I feel much the same as you but definitely got Four Lions vibes in some scenes (not least because the basic premise is very similar, we see four "terrorists" training etc). Also, strangely, I got a whiff of Nathan Barley in the FBI scenes. Something in the delivery of certain lines.

Technique

well it seems the film is now there to stream on such websites as afdah.info or putlocker

Thought it might be a dodgy recording made by a mobile or be filled with Korean subtitles or voiceovers but no. Seems it's the actual film, and a pretty good quality of video.

I know what I'll be doing tomorrow after work now. But if I enjoy it, I will go to cinema to watch it as well. Remember kids - pirating kills film making (apparently). And yet the Marvel and Star Wars type films are pirated more than any - yet they keep making the fuckers.


EBGB

This pair of interviews is interesting if you have the time (neither is fully about TDSC, but both mostly are):

https://youtu.be/l3zyS5nXl5c (Marchant Davis)
https://youtu.be/dfiR_3ap5F8 (Anna Kendrick & Danielle Brooks)

I'll be curious to see if there's any cast interviews in the UK which are similarly in-depth.  Blessed bonus of US coverage: less obsession with CM's 90s career.  And this woman does actually seem to have some interest in what she's talking about.

Thomas

Quote from: EBGB on October 04, 2019, 10:34:45 AM
Blessed bonus of US coverage: less obsession with CM's 90s career.

'Of course, the last thing you did before this film was The Day Today in 1994. What inspired you to not still be doing that, and would you mind writing "Peter, you've lost the news" on this post-it note for our office?'



muddybug

Quote from: EBGB on October 07, 2019, 09:37:15 PM
Film4 official interview thingy.

https://www.youtube.com/watch?v=LqUsiV8LPkM

"Once you've got the story right, you can change the meaning of it by just placing pennies on the balancing system. But it does take time, at least for me. Probably because I was born with the wrong software. If I had a better operating system, I could do one of these every year."

Huh.

rasta-spouse

Quote from: muddybug on October 08, 2019, 12:38:44 AM
"Once you've got the story right, you can change the meaning of it by just placing pennies on the balancing system. But it does take time, at least for me. Probably because I was born with the wrong software. If I had a better operating system, I could do one of these every year."


As usual from Morris, a bit on the cryptic side, but you can see that at his core he's massively self-aware and knows his shortcomings.

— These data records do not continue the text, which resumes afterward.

Context: an optimization exercise on an open-source flow, tuned for small area and a short achievable clock period. The choices shown serve that exercise and are no tape-out recipe. In this exercise RTL edits were held to simulation tests only and were not proved equivalent to the original. Power figures rest on the tool's default switching activity, not on a simulated workload.

[flow/design.v]
package mips_pkg;
  typedef union packed {
    struct packed {
      logic [5:0] op;
      logic [4:0] rs;
      logic [4:0] rt;
      logic [4:0] rd;
      logic [4:0] shamt;
      logic [5:0] funct;
    } r_fmt;
    struct packed {
      logic [5:0]  op;
      logic [4:0]  rs;
      logic [4:0]  rt;
      logic [15:0] imm;
    } i_fmt;
    struct packed {
      logic [5:0]  op;
      logic [25:0] target;
    } j_fmt;
  } mips_instr_u;
  typedef enum logic [2:0] {
    ALU_AND = 3'b000,
    ALU_OR  = 3'b001,
    ALU_ADD = 3'b010,
    ALU_SUB = 3'b110,
    ALU_SLT = 3'b111
  } alu_ctrl_e;
endpackage
`timescale 1ns/100ps
module mips_ctrl (
  input  logic [31:0] instr,
  output logic        regwrite,    
  output logic [4:0]  writereg,    
  output logic        memwrite,
  output logic        memtoreg,
  output logic        alusrc,      
  output logic        jal,
  output logic        branch,
  output logic        jump,        
  output logic        jr,
  output logic [4:0]  alusel,      
  output logic        sub          
);
  logic [5:0] op, fn;
  logic       rtype, r_add, r_sub, r_and, r_or, r_slt, r_alu;
  logic       is_lw, is_sw, is_addi, is_beq, is_j, is_jal;
  logic       wr_en;
  assign op = instr[31:26];
  assign fn = instr[5:0];
  assign rtype   = (op == 6'b000000);
  assign r_add   = rtype && (fn == 6'b100000);
  assign r_sub   = rtype && (fn == 6'b100010);
  assign r_and   = rtype && (fn == 6'b100100);
  assign r_or    = rtype && (fn == 6'b100101);
  assign r_slt   = rtype && (fn == 6'b101010);
  assign r_alu   = r_add || r_sub || r_and || r_or || r_slt;
  assign jr      = rtype && (fn == 6'b001000);
  assign is_lw   = (op == 6'b100011);
  assign is_sw   = (op == 6'b101011);
  assign is_addi = (op == 6'b001000);
  assign is_beq  = (op == 6'b000100);
  assign is_j    = (op == 6'b000010);
  assign is_jal  = (op == 6'b000011);
  assign writereg = is_jal ? 5'd31 :
                    rtype  ? instr[15:11] : instr[20:16];
  assign wr_en    = r_alu || is_lw || is_addi || is_jal;
  assign regwrite = wr_en && (writereg != 5'd0);
  assign memwrite = is_sw;
  assign memtoreg = is_lw;
  assign alusrc   = is_lw || is_sw || is_addi;
  assign jal      = is_jal;
  assign branch   = is_beq;
  assign jump     = is_j || is_jal;
  assign alusel   = {is_jal, r_slt, r_or, r_and, !(r_and || r_or || r_slt || is_jal)};
  assign sub      = r_sub || r_slt;
endmodule
This is an optimization exercise on Yosys and OpenROAD, whose aim is small area, a short achievable clock period and few clock cycles per item, not a production implementation. The RTL was checked by simulation tests, not by an equivalence proof against the original design.

## point_set_zscore_normalizer_core
module point_set_zscore_normalizer_core
(
    input  logic                      clk,
    input  logic                      rst_n,
    input  logic                      in_valid,
    output logic                      in_stall,
    input  logic signed [COORD_W-1:0] point_x,
    input  logic signed [COORD_W-1:0] point_y,
    input  logic                      end_of_set,
    output logic                      out_valid,
    input  logic                      out_stall,
    output logic signed [OUT_W-1:0]   norm_x,
    output logic signed [OUT_W-1:0]   norm_y,
    output logic [1:0]                status,
    output logic                      last
);
    logic [1:0]  iq_cnt;
    logic [20:0] iq0, iq1;        
    logic        in_stall_r;
    logic        push, pop;
    logic [1:0]  iq_cnt_nxt;
    assign in_stall   = in_stall_r;
    assign push       = in_valid && !in_stall_r;
    assign iq_cnt_nxt = iq_cnt + {1'b0, push} - {1'b0, pop};
    always_ff @(posedge clk or negedge rst_n)
    begin
        if (!rst_n)
        begin
            iq_cnt     <= '0;
            in_stall_r <= 1'b0;
        end
        else
        begin
            iq_cnt     <= iq_cnt_nxt;
            in_stall_r <= iq_cnt_nxt == 2'd2;
        end
    end
    always_ff @(posedge clk)
    begin
        if (pop)
        begin
            if (iq_cnt == 2'd2)
                iq0 <= iq1;
            else
                iq0 <= {end_of_set, point_y, point_x};
            iq1 <= {end_of_set, point_y, point_x};
        end
        else if (push)
        begin
            if (iq_cnt == 2'd0)
                iq0 <= {end_of_set, point_y, point_x};
            iq1 <= {end_of_set, point_y, point_x};
        end
    end
    logic                      h_eos;
    logic signed [COORD_W-1:0] h_x, h_y;
    assign h_eos = iq0[20];
    assign h_y   = iq0[19:10];
    assign h_x   = iq0[9:0];
  ...
For scale: roughly 21,000 cells after synthesis, ~62 I/O pins, about 0.25 mm^2 of cells after synthesis.
clock: 10.0 ns
lec_check: 0
abc_clock_period_in_ps: 5000
cap_margin: 20
core_margin: 2
core_utilization: 40
setup_slack_margin: 4.5
slew_margin: 20
run.sh (not shown) runs the stock make flow with config.mk's settings and CLKGATE_MAP_FILE= SYNTH_SCRIPT=/design/flow/synth_recipe.tcl, a recipe that flattens the netlist after the stock synthesis.
The starting point completed with no timing, DRC or antenna violations.
Testbench counts at the start, summed over its fixed seeds: cycles 3,180, items 2,044.
From an optimization exercise on the open Yosys and OpenROAD flow, aimed at small area; shortcuts taken in it are not production practice. At most, simulation tests tie the RTL to the original design; equivalence was not proved. Power is estimated from default activity; no workload was simulated.

Setup of run A:
// systolic_array
module systolic_array
(
    input  logic                      clk_in,
    input  logic                      rst_in,
    input  logic                      load_weight_in,
    input  systolic_pkg::weight_t     weight_in,
    input  systolic_pkg::act_t  [3:0] act_col_in,
    input  systolic_pkg::psum_t [3:0] psum_row_in,
    output systolic_pkg::psum_t [3:0] psum_row_out,
    output systolic_pkg::act_t  [3:0] act_col_out
);
clock: 5.4 ns
lec_check: 0
cap_margin: 0
core_margin: 2
core_utilization: 70
gpl_timing_driven: 0
slew_margin: 0
synth_hierarchical: 1
standard.sh (not shown) runs the stock make flow with config.mk's settings and CLKGATE_MAP_FILE= SYNTH_SCRIPT=/design/flow/synth_recipe.tcl, a recipe that flattens the netlist after the stock synthesis.
==> flow/flow/run.sh <==
#!/bin/bash
# Layout flow: the standard ORFS flow (standard.sh, standard synthesis
# unchanged) with layout-only changes:
#  - the buffers synthesis left are removed at floorplan (REMOVE_ABC_BUFFERS),
#    and global placement is not timing-driven; timing is repaired after CTS
#    as in the standard flow;
#  - the port buffers that placement inserts use the smallest buffer cell
#    (every input and output port still gets its own buffer);
#  - clock tree synthesis inserts no dummy loads, uses clkbuf_8 and clusters
#    up to 16 sinks within 80 um.
# make's full output goes to standard.log in the work folder; ORFS keeps each
# tool's own log under orfs/logs/.
set -euo pipefail
bash standard.sh \
    "REMOVE_ABC_BUFFERS=1" \
    "BUFFER_PORTS_ARGS=-buffer_cell sky130_fd_sc_hd__buf_1" \
    "CTS_ARGS=-sink_clustering_enable -repair_clock_nets -dont_use_dummy_load -buf_list sky130_fd_sc_hd__clkbuf_8 -sink_clustering_size 16 -sink_clustering_max_diameter 80" \
    finish > standard.log 2>&1
Edits applied to the flow inputs when going from run A to run B:
Settings: SETUP_SLACK_MARGIN newly set to 0.1; CORE_UTILIZATION changed from 70 to 65.
[summary]
- [compare] base=run A new=run B: power per standard cell area has decreased; final clock period utilization by the worst path went down by 1.8 points; total power neither gained nor lost much; met3 wirelength from detailed routing rose by about 2.4%.
- Sort run B and run A by multi-input combinational area share, descending, and run A comes first.
- Looking at number of global-route vias before repair, run B sits about 0.9% below run A.
- Sequential share of layout area essentially unchanged between run A and run B.
- Summary of run B over run A: first-pass iteration count of the detailed router shows no meaningful change; area growth from synthesis to layout higher; die area climbed 7.6%.

---

## v49
Another version of the RTL of systolic_array (not shown whole).
Size: roughly 4000 cells after synthesis, roughly 530 flip-flops, ~240 I/O pins.
==> flow/config.mk <==
export PLATFORM = sky130hd
export DESIGN_NAME = systolic_array
export DESIGN_NICKNAME = systolic_array
export VERILOG_FILES = /design/flow/design.v
export SDC_FILE = /design/flow/constraint.sdc
export NUM_CORES = 4
export LEC_CHECK = 0
export CAP_MARGIN = 0
export CORE_MARGIN = 2
export CORE_UTILIZATION = 60
export GPL_TIMING_DRIVEN = 0
export SLEW_MARGIN = 0
export SYNTH_HIERARCHICAL = 1
==> flow/constraint.sdc <==
create_clock -name core_clock -period 5.4 [get_ports {clk_in}]
set_input_delay 1.0800 -clock core_clock [delete_from_list [all_inputs] [get_ports {clk_in}]]
set_output_delay 1.0800 -clock core_clock [all_outputs]
set_load 0.01 [all_outputs]
==> flow/flow/run.sh <==
#!/bin/bash
# Layout flow: the standard ORFS flow (standard.sh, standard synthesis
# unchanged) with layout-only changes:
#  - the buffers synthesis left are removed at floorplan (REMOVE_ABC_BUFFERS),
#    and global placement is not timing-driven; timing is repaired after CTS
#    as in the standard flow;
#  - the port buffers that placement inserts use the smallest buffer cell
#    (every input and output port still gets its own buffer);
#  - clock tree synthesis inserts no dummy loads and clusters up to 20 sinks.
# make's full output goes to standard.log in the work folder; ORFS keeps each
# tool's own log under orfs/logs/.
set -euo pipefail
bash standard.sh \
    "REMOVE_ABC_BUFFERS=1" \
    "BUFFER_PORTS_ARGS=-buffer_cell sky130_fd_sc_hd__buf_1" \
    "CTS_ARGS=-sink_clustering_enable -repair_clock_nets -dont_use_dummy_load -sink_clustering_size 20 -sink_clustering_max_diameter 100" \
    finish > standard.log 2>&1
v49: PASS, flow complete, no timing, DRC or antenna violations
Setup changes, v49 to v18
Settings: clearing GPL_TIMING_DRIVEN, which used to be 0.
==> flow/flow/run.sh <==
#!/bin/bash
# Layout flow: the standard ORFS flow (standard.sh, standard synthesis
# unchanged) with two layout-only changes:
#  - the port buffers that placement inserts use the smallest buffer cell
#    (every input and output port still gets its own buffer);
#  - clock tree synthesis inserts no dummy loads.
# make's full output goes to standard.log in the work folder; ORFS keeps each
# tool's own log under orfs/logs/.
set -euo pipefail
bash standard.sh \
    "BUFFER_PORTS_ARGS=-buffer_cell sky130_fd_sc_hd__buf_1" \
    "CTS_ARGS=-sink_clustering_enable -repair_clock_nets -dont_use_dummy_load" \
    finish > standard.log 2>&1
==> comparison <==
Between v49 and v18, the flow reports post-layout total power increasing by a few percent.
Launching element of the worst setup path = act_d[10][4]: v18; launching element of the worst setup path = act_d[16][4]: v49
Per the comparison of v18 with v49, post-detailed-route via-to-cell ratio lower, final cell count now sits higher, met2 routed wirelength picked up an extra 2300 um, hold slack higher.
Modified inputs, v43 compared to v18
Settings: CORE_UTILIZATION now 70, was 60; GPL_TIMING_DRIVEN now 0, previously not set.
==> flow/flow/run.sh <==
#!/bin/bash
# Layout flow: the standard ORFS flow (standard.sh, standard synthesis
# unchanged) with layout-only changes:
#  - the buffers synthesis left are removed at floorplan (REMOVE_ABC_BUFFERS),
#    and global placement is not timing-driven; timing is repaired after CTS
#    as in the standard flow;
#  - the port buffers that placement inserts use the smallest buffer cell
#    (every input and output port still gets its own buffer);
#  - clock tree synthesis inserts no dummy loads, uses clkbuf_8 and clusters
#    up to 16 sinks within 80 um.
# make's full output goes to standard.log in the work folder; ORFS keeps each
# tool's own log under orfs/logs/.
set -euo pipefail
bash standard.sh \
    "REMOVE_ABC_BUFFERS=1" \
    "BUFFER_PORTS_ARGS=-buffer_cell sky130_fd_sc_hd__buf_1" \
    "CTS_ARGS=-sink_clustering_enable -repair_clock_nets -dont_use_dummy_load -buf_list sky130_fd_sc_hd__clkbuf_8 -sink_clustering_size 16 -sink_clustering_max_diameter 80" \
    finish > standard.log 2>&1
Results
- Compared v43 vs v18, and post-detailed-routing wire length is down in v43.
- Compared to v18, v43 has data required time of the critical path 0.02 ns higher.
- v18 has higher cell row count than v43.
- v43 vs v18 — switching power summed over all nets dropped 5.3%.
diff inputs: v43 => v11
Settings: GPL_TIMING_DRIVEN: 0 -> unset; CORE_UTILIZATION: 70 -> 60.
==> flow/flow/run.sh <==
#!/bin/bash
# Layout flow: the standard ORFS flow (standard.sh, standard synthesis
# unchanged) with two layout-only changes:
#  - the port buffers that placement inserts use the smallest buffer cell
#    (every input and output port still gets its own buffer);
#  - clock tree synthesis inserts no dummy loads.
# make's full output goes to standard.log in the work folder; ORFS keeps each
# tool's own log under orfs/logs/.
set -euo pipefail
bash standard.sh \
    "BUFFER_PORTS_ARGS=-buffer_cell sky130_fd_sc_hd__buf_1" \
    "CTS_ARGS=-sink_clustering_enable -repair_clock_nets -dont_use_dummy_load -sink_clustering_size 20 -sink_clustering_max_diameter 100" \
    finish > standard.log 2>&1
Findings:
Compared with v43, routed wire length in v11 increased by a few percent. Between v43 and v11, maximum clock frequency increased. Sort v43 and v11 by per-cell via count in the routed design, descending, and v43 comes first. Total non-filler cell area in the finished layout in v11 is about 2.1% above v43. The die area reported for v11 is greater than that of v43 by about 16%. As far as part of the power in combinational logic is concerned, v11 and v43 perform about the same.
[inputs] v28 vs v11
Settings: putting GPL_TIMING_DRIVEN at 0 where nothing was set.
==> flow/flow/run.sh <==
#!/bin/bash
# Layout flow: the standard ORFS flow (standard.sh, standard synthesis
# unchanged) with layout-only changes:
#  - the buffers synthesis left are removed at floorplan (REMOVE_ABC_BUFFERS),
#    and global placement is not timing-driven; timing is repaired after CTS
#    as in the standard flow;
#  - the port buffers that placement inserts use the smallest buffer cell
#    (every input and output port still gets its own buffer);
#  - clock tree synthesis inserts no dummy loads, uses clkbuf_8 and clusters
#    up to 16 sinks within 80 um.
# make's full output goes to standard.log in the work folder; ORFS keeps each
# tool's own log under orfs/logs/.
set -euo pipefail
bash standard.sh \
    "REMOVE_ABC_BUFFERS=1" \
    "BUFFER_PORTS_ARGS=-buffer_cell sky130_fd_sc_hd__buf_1" \
    "CTS_ARGS=-sink_clustering_enable -repair_clock_nets -dont_use_dummy_load -buf_list sky130_fd_sc_hd__clkbuf_8 -sink_clustering_size 16 -sink_clustering_max_diameter 80" \
    finish > standard.log 2>&1
--- outcome ---
- When v28 is measured against v11, its hold slack turns out 0.078 ns lower.
- The worst setup slack of v28 was inferior to that of v11.
- v28: final cycle utilization of the critical path is 0.59 points higher than what v11 reported.
- Lower final instance area was reported by v28, not v11.
- The final reports for v28 and v11 show data arrival at the endpoint of the critical path higher in the former.
- Wire length of the first global-routing pass (v28 over v11): decrease, 1.9%

---

## main
Another version of the RTL of systolic_array (not shown whole).
Size in the first run: roughly 4,000 cells after synthesis, roughly 240 I/O pins, roughly 52,000 um^2 of cells after synthesis.
==> flow/config.mk <==
export PLATFORM = sky130hd
export DESIGN_NAME = systolic_array
export DESIGN_NICKNAME = systolic_array
export VERILOG_FILES = /design/flow/design.v
export SDC_FILE = /design/flow/constraint.sdc
export NUM_CORES = 4
export LEC_CHECK = 0
export CAP_MARGIN = 0
export CORE_MARGIN = 2
export CORE_UTILIZATION = 60
export SLEW_MARGIN = 0
export SYNTH_HIERARCHICAL = 1
==> flow/constraint.sdc <==
create_clock -name core_clock -period 5.4 [get_ports {clk_in}]
set_input_delay 1.0800 -clock core_clock [delete_from_list [all_inputs] [get_ports {clk_in}]]
set_output_delay 1.0800 -clock core_clock [all_outputs]
set_load 0.01 [all_outputs]
run.sh (not shown) runs the stock make flow with config.mk's settings and CLKGATE_MAP_FILE= SYNTH_SCRIPT=/design/flow/synth_recipe.tcl, a recipe that flattens the netlist after the stock synthesis.
Stock flow here: none of the scripts above is used.
main went all the way through synthesis, placement and routing and the layout is clean on timing, DRC and antenna.
[inputs] the feature branch vs main
==> flow/flow/run.sh (new file) <==
#!/bin/bash
# Layout flow: the standard ORFS flow (standard.sh, standard synthesis
# unchanged) with two layout-only changes:
#  - the port buffers that placement inserts use the smallest buffer cell
#    (every input and output port still gets its own buffer);
#  - clock tree synthesis inserts no dummy loads.
# make's full output goes to standard.log in the work folder; ORFS keeps each
# tool's own log under orfs/logs/.
set -euo pipefail
bash standard.sh \
    "BUFFER_PORTS_ARGS=-buffer_cell sky130_fd_sc_hd__buf_1" \
    "CTS_ARGS=-sink_clustering_enable -repair_clock_nets -dont_use_dummy_load" \
    finish > standard.log 2>&1
==> flow/standard.sh (new file) <==
#!/bin/bash
# synth_recipe.tcl (not shown) runs the flow's synth.tcl, then flattens the netlist and writes it again
# the make line also repeats each setting of config.mk as NAME=value (left out here)
make -C /OpenROAD-flow-scripts/flow DESIGN_CONFIG=/design/flow/config.mk WORK_HOME=/design/flow/orfs CLKGATE_MAP_FILE= SYNTH_SCRIPT=/design/flow/synth_recipe.tcl "${@:-finish}"
removed: flow/run.sh
Notes after the runs:
Per the final summary, the feature branch finished and its layout is clean on timing, DRC and antenna.
The feature branch: wire length is 5.8% lower than what main reported.
Sequential share of cell area came out higher on the feature branch than on main.
Max non-clock buffer count across main and the feature branch: the feature branch
Min last weighted congestion value of the routability-driven placer across main and the feature branch: the feature branch
In the feature branch the register-to-register slack turned out 0.17 ns higher than in main.
No functional check of the RTL was part of any run of this note.

## re-timing with driven ports
Ports are ideal in the flow. The routed layouts listed here were re-timed in OpenROAD.
Step 1 assumes that a clkbuf_16 drives the clock port and a buf_2 every other input.
Step 2 moves the port delays by t, midway between the first and last clock arrival at a register: inputs arrive t later, outputs are due t later. That takes back most of the time a late clock gives input paths.
Three values: no drivers, after step 1, after step 2; two values: the first two.
run	t, ns	slack for setup (ns)	worst register clock-pin slew, ns
run A	0.739	0.066 / 0.066 / 0.066	0.11 / 0.11
run B	0.724	0.163 / 0.163 / 0.163	0.11 / 0.11
v49	0.658	0.156 / 0.156 / 0.156	0.09 / 0.09
v18	0.712	0.248 / 0.248 / 0.248	0.07 / 0.07
v43	0.734	0.123 / 0.123 / 0.123	0.10 / 0.10
v11	0.645	0.199 / 0.199 / 0.199	0.09 / 0.09
v28	0.763	0.167 / 0.167 / 0.167	0.10 / 0.10
main	0.718	0.116 / 0.116 / 0.116	0.07 / 0.07
the feature branch	0.722	0.289 / 0.289 / 0.289	0.06 / 0.06
After both steps setup and hold are still met in every run listed.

From what I remember a lot of the PR he did for 4Lions he was about 33% abstruse and 67% signal, but from what's been linked to TDSC's publicity he's kind of 99% straight-talking now. Still has that loveable eccentric edge tho.

kaprisky

Time Out interview with Jesse Armstrong, and The Day Shall Come review.

Watched the repeat of Four Lions last night and was reminded of some funny lines: "I'll just finish this and then we're all going to heaven, lads", "It is a small room, not a cupboard", etc.

BritishHobo

Odeon Limitless screening tonight. Not sure how many people will go as they've made an absolute fucking hash of their new booking system for the members-only screenings, supposed to make it easier and more accessible to book on the app. For whatever reason, they knackered it, and no fucker's been able to book anywhere.